REQUIREMENT -
Filter the entries for the word "input". Copy each line in which it occurs.
(AVAILABLE DATA Opens)
==> src/rtl/hack_cpu_mc.sv <==
// Multicycle HACK CPU: FETCH/READ/EXEC/WRITE sequencer over ready-handshaked ROM and data ports.
// Define HACK_CPU_HALT_EN to detect the "@L; 0;JMP" end loop and park the core in HALT.
module hack_cpu_mc #(
    parameter int WIDTH    = 16,
    parameter int PC_WIDTH = 15
) (
    input  logic                i_clk,
    input  logic                i_reset,
    output logic [PC_WIDTH-1:0] o_inst_addr,
    output logic                o_inst_req,
    input  logic                i_inst_rdy,
    input  logic [15:0]         i_inst_data,
    output logic [WIDTH-1:0]    o_mem_addr,
    output logic                o_mem_re,
    output logic                o_mem_we,
    output logic [WIDTH-1:0]    o_mem_wdata,
    input  logic [WIDTH-1:0]    i_mem_rdata,
    input  logic                i_mem_rdy,
    output logic                o_retire,
    output logic                o_halted
);

    typedef enum logic [2:0] {
        S_FETCH,
        S_READ,
        S_EXEC,
        S_WRITE
`ifdef HACK_CPU_HALT_EN
        , S_HALT
`endif
    } state_t;

    state_t              r_state;
    logic [PC_WIDTH-1:0] r_pc;
    logic [WIDTH-1:0]    r_a;
    logic [WIDTH-1:0]    r_d;
    logic [WIDTH-1:0]    r_m;
    // Only the C-instruction fields are kept; bits 15:13 are known to be 1 in EXEC.
    logic [12:0]         r_ir;
    logic [WIDTH-1:0]    r_mem_addr;
    logic [WIDTH-1:0]    r_wdata;
    logic                r_inst_req;
    logic                r_mem_re;
    logic                r_mem_we;
    logic                r_retire;

    logic [WIDTH-1:0]    w_alu_x;
    logic [WIDTH-1:0]    w_alu_y;
    logic [WIDTH-1:0]    w_alu_f;
    logic [WIDTH-1:0]    w_alu_out;
    logic                w_zr;
    logic                w_ng;
    logic                w_jump;
    logic [PC_WIDTH-1:0] w_pc_inc;
    logic [PC_WIDTH-1:0] w_pc_next;
    logic [WIDTH-1:0]    w_a_imm;
    logic [WIDTH-1:0]    w_a_exec;

    always_comb begin
        w_alu_x = r_ir[11] ? '0 : r_d;
        if (r_ir[10]) w_alu_x = ~w_alu_x;
        w_alu_y = r_ir[12] ? r_m : r_a;
        if (r_ir[9]) w_alu_y = '0;
        if (r_ir[8]) w_alu_y = ~w_alu_y;
        w_alu_f   = r_ir[7] ? (w_alu_x + w_alu_y) : (w_alu_x & w_alu_y);
        w_alu_out = r_ir[6] ? ~w_alu_f : w_alu_f;
    end

    assign w_zr      = (w_alu_out == '0);
    assign w_ng      = w_alu_out[WIDTH-1];
    assign w_jump    = (r_ir[2] & w_ng) | (r_ir[1] & w_zr) | (r_ir[0] & ~w_ng & ~w_zr);
    assign w_pc_inc  = r_pc + PC_WIDTH'(1);
    // Jump target is the A value from before this instruction's own A update.
    assign w_pc_next = w_jump ? r_a[PC_WIDTH-1:0] : w_pc_inc;
    assign w_a_imm   = {{(WIDTH-15){1'b0}}, i_inst_data[14:0]};
    assign w_a_exec  = r_ir[5] ? w_alu_out : r_a;

`ifdef HACK_CPU_HALT_EN
    logic r_prev_a;
    logic r_halted;
    logic w_halt;

    assign w_halt = r_prev_a && (r_ir[2:0] == 3'b111) && (r_ir[5:3] == 3'b000)
                    && (r_a[PC_WIDTH-1:0] == (r_pc - PC_WIDTH'(1)));
    assign o_halted = r_halted;
`else
    assign o_halted = 1'b0;
`endif

    always_ff @(posedge i_clk or posedge i_reset) begin
        if (i_reset) begin
            r_state    <= S_FETCH;
            r_pc       <= '0;
            r_a        <= '0;
            r_d        <= '0;
            r_m        <= '0;
            r_ir       <= '0;
            r_mem_addr <= '0;
            r_wdata    <= '0;
            r_inst_req <= 1'b1;
            r_mem_re   <= 1'b0;
            r_mem_we   <= 1'b0;
            r_retire   <= 1'b0;
`ifdef HACK_CPU_HALT_EN
            r_prev_a   <= 1'b0;
            r_halted   <= 1'b0;
`endif
        end else begin
            r_retire <= 1'b0;
            case (r_state)
                S_FETCH: begin
                    if (i_inst_rdy) begin
                        r_ir <= i_inst_data[12:0];
                        if (!i_inst_data[15]) begin
                            r_a        <= w_a_imm;
                            r_mem_addr <= w_a_imm;
                            r_pc       <= w_pc_inc;
                            r_retire   <= 1'b1;
`ifdef HACK_CPU_HALT_EN
                            r_prev_a   <= 1'b1;
`endif
                        end else begin
                            r_inst_req <= 1'b0;
                            if (i_inst_data[12]) begin
                                r_mem_re <= 1'b1;
                                r_state  <= S_READ;
                            end else begin
                                r_state  <= S_EXEC;
                            end
                        end
                    end
                end
                S_READ: begin
                    if (i_mem_rdy) begin
                        r_m      <= i_mem_rdata;
                        r_mem_re <= 1'b0;
                        r_state  <= S_EXEC;
                    end
                end
                S_EXEC: begin
                    if (r_ir[5]) r_a <= w_alu_out;
                    if (r_ir[4]) r_d <= w_alu_out;
                    r_pc <= w_pc_next;
                    if (r_ir[3]) begin
                        r_wdata    <= w_alu_out;
                        r_mem_addr <= r_a;
                        r_mem_we   <= 1'b1;
                        r_state    <= S_WRITE;
                    end
`ifdef HACK_CPU_HALT_EN
                    else if (w_halt) begin
                        r_retire   <= 1'b1;
                        r_halted   <= 1'b1;
                        r_prev_a   <= 1'b0;
                        r_mem_addr <= w_a_exec;
                        r_state    <= S_HALT;
                    end
`endif
                    else begin
                        r_retire   <= 1'b1;
                        r_inst_req <= 1'b1;
                        r_mem_addr <= w_a_exec;
                        r_state    <= S_FETCH;
`ifdef HACK_CPU_HALT_EN
                        r_prev_a   <= 1'b0;
`endif
                    end
                end
                S_WRITE: begin
                    if (i_mem_rdy) begin
                        r_mem_we   <= 1'b0;
                        r_retire   <= 1'b1;
                        r_inst_req <= 1'b1;
                        r_mem_addr <= r_a;
                        r_state    <= S_FETCH;
`ifdef HACK_CPU_HALT_EN
                        r_prev_a   <= 1'b0;
`endif
                    end
                end
`ifdef HACK_CPU_HALT_EN
                S_HALT: begin
                    r_state <= S_HALT;
                end
`endif
                default: begin
                    r_state <= S_FETCH;
                end
            endcase
        end
    end

    assign o_inst_addr = r_pc;
    assign o_inst_req  = r_inst_req;
    assign o_mem_addr  = r_mem_addr;
    assign o_mem_re    = r_mem_re;
    assign o_mem_we    = r_mem_we;
    assign o_mem_wdata = r_wdata;
    assign o_retire    = r_retire;

endmodule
(AVAILABLE DATA Closes)
ANSWER SPACE -
    input  logic                i_clk,
    input  logic                i_reset,
    input  logic                i_inst_rdy,
    input  logic [15:0]         i_inst_data,
    input  logic [WIDTH-1:0]    i_mem_rdata,
    input  logic                i_mem_rdy,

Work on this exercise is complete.